===== config.mk =====
export PLATFORM = sky130hd
export DESIGN_NAME = ppi_bus_controller
export DESIGN_NICKNAME = d
export VERILOG_FILES = /design/src/rtl/ppi_bus_controller.sv
export SDC_FILE = /design/constraint.sdc
export NUM_CORES = 1
export LEC_CHECK = 0
export CORE_UTILIZATION = 42
export CTS_BUF_LIST = sky130_fd_sc_hd__clkbuf_16
export DETAILED_ROUTE_END_ITERATION = 12
export GPL_TIMING_DRIVEN = 0
export PLACE_DENSITY = 0.93
export SYNTH_ARGS = -nofsm -noshare
export SYNTH_HDL_FRONTEND = slang
export SYNTH_SLANG_ARGS = --single-unit

===== constraint.sdc =====
create_clock -name CLK -period 5.67 [get_ports CLK]
set_input_delay 1.134 -clock CLK [delete_from_list [all_inputs] [get_ports CLK]]
set_output_delay 1.134 -clock CLK [all_outputs]
set_load 0.02 [all_outputs]

===== src/rtl/ppi_bus_controller.sv =====
// CPU-to-PPI bus sequencer: decodes the I/O address into slot and register,
// drives one-hot select with registered strobes, waits for ready with a timeout.
module ppi_bus_controller #(
  parameter int unsigned NUM_PPI  = 4,
  parameter int unsigned TIMEOUT  = 15,
  parameter logic [31:0] ERR_DATA = 32'hBADC0FFE
) (
  input  logic                   CLK,
  input  logic                   Reset,
  input  logic [8:0]             AddressOutIO,
  input  logic [31:0]            DataOutputTowardIO,
  input  logic                   WritePPI,
  input  logic                   ReadPPI,
  output logic [31:0]            DataInputTowardMicro,
  output logic                   StallMicro,
  output logic                   BusError,
  output logic [NUM_PPI-1:0]     PPISelect,
  output logic [3:0]             PPIAddress,
  output logic [31:0]            PPIWriteData,
  output logic                   PPIWrite,
  output logic                   PPIRead,
  input  logic [32*NUM_PPI-1:0]  PPIReadData,
  input  logic [NUM_PPI-1:0]     PPIReady
);

  typedef enum logic [1:0] {IDLE, ACCESS, DONE, ERROR} state_e;

  localparam logic [5:0] NumPpiC  = 6'(NUM_PPI);
  localparam logic [7:0] TimeoutC = 8'(TIMEOUT);

  state_e             state_q;
  logic [7:0]         cnt_q;
  logic [NUM_PPI-1:0] sel_q;
  logic [3:0]         addr_q;
  logic [31:0]        wdata_q;
  logic [31:0]        rdata_q;
  logic               wr_q;
  logic               rd_q;
  logic               err_q;

  logic               req;
  logic               slot_ok;
  logic               ready_sel;
  logic [7:0]         cnt_d;
  logic [NUM_PPI-1:0] sel_d;
  logic [31:0]        rdata_sel;

  assign req       = WritePPI | ReadPPI;
  assign slot_ok   = {1'b0, AddressOutIO[8:4]} < NumPpiC;
  assign cnt_d     = cnt_q + 8'd1;
  // sel_q is only non-zero in ACCESS, so ready from other slots never matters.
  assign ready_sel = |(PPIReady & sel_q);

  // NOTE: every variable in this block gets a default before the loop, so no
  // path leaves it unassigned and no latch is inferred.
  always_comb begin
    sel_d     = '0;
    rdata_sel = '0;
    for (int i = 0; i < NUM_PPI; i++) begin
      sel_d[i] = (AddressOutIO[8:4] == 5'(i));
      if (sel_q[i]) rdata_sel = PPIReadData[32*i +: 32];
    end
  end

  // NOTE: state is updated with non-blocking assignments so every register
  // sees pre-edge values regardless of statement order inside the block.
  always_ff @(posedge CLK or negedge Reset) begin
    if (!Reset) begin
      state_q <= IDLE;
      cnt_q   <= '0;
      sel_q   <= '0;
      addr_q  <= '0;
      wdata_q <= '0;
      rdata_q <= '0;
      wr_q    <= 1'b0;
      rd_q    <= 1'b0;
      err_q   <= 1'b0;
    end else begin
      err_q <= 1'b0;
      unique case (state_q)
        IDLE: begin
          if (req) begin
            addr_q  <= AddressOutIO[3:0];
            wdata_q <= DataOutputTowardIO;
            cnt_q   <= '0;
            if (slot_ok) begin
              state_q <= ACCESS;
              sel_q   <= sel_d;
              wr_q    <= WritePPI;
              rd_q    <= ~WritePPI;
            end else begin
              state_q <= ERROR;
              err_q   <= 1'b1;
              if (!WritePPI) rdata_q <= ERR_DATA;
            end
          end
        end
        ACCESS: begin
          cnt_q <= cnt_d;
          if (ready_sel) begin
            state_q <= DONE;
            sel_q   <= '0;
            wr_q    <= 1'b0;
            rd_q    <= 1'b0;
            if (rd_q) rdata_q <= rdata_sel;
          end else if (cnt_d == TimeoutC) begin
            state_q <= ERROR;
            err_q   <= 1'b1;
            sel_q   <= '0;
            wr_q    <= 1'b0;
            rd_q    <= 1'b0;
            if (rd_q) rdata_q <= ERR_DATA;
          end
        end
        default: begin
          state_q <= IDLE;
          cnt_q   <= '0;
        end
      endcase
    end
  end

  // Gated by Reset so the CPU hold also drops the moment reset is asserted.
  assign StallMicro = Reset & (((state_q == IDLE) & req) | (state_q == ACCESS));

  assign DataInputTowardMicro = rdata_q;
  assign BusError             = err_q;
  assign PPISelect            = sel_q;
  assign PPIAddress           = addr_q;
  assign PPIWriteData         = wdata_q;
  assign PPIWrite             = wr_q;
  assign PPIRead              = rd_q;

endmodule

[ACTIVITY]
Within the listing above, give again exactly every line from the line with "so every register" through the line with "rdata_q <= '0;", both included, and no other line.

[REPLY TO THE TASK]
  // NOTE: state is updated with non-blocking assignments so every register
  // sees pre-edge values regardless of statement order inside the block.
  always_ff @(posedge CLK or negedge Reset) begin
    if (!Reset) begin
      state_q <= IDLE;
      cnt_q   <= '0;
      sel_q   <= '0;
      addr_q  <= '0;
      wdata_q <= '0;
      rdata_q <= '0;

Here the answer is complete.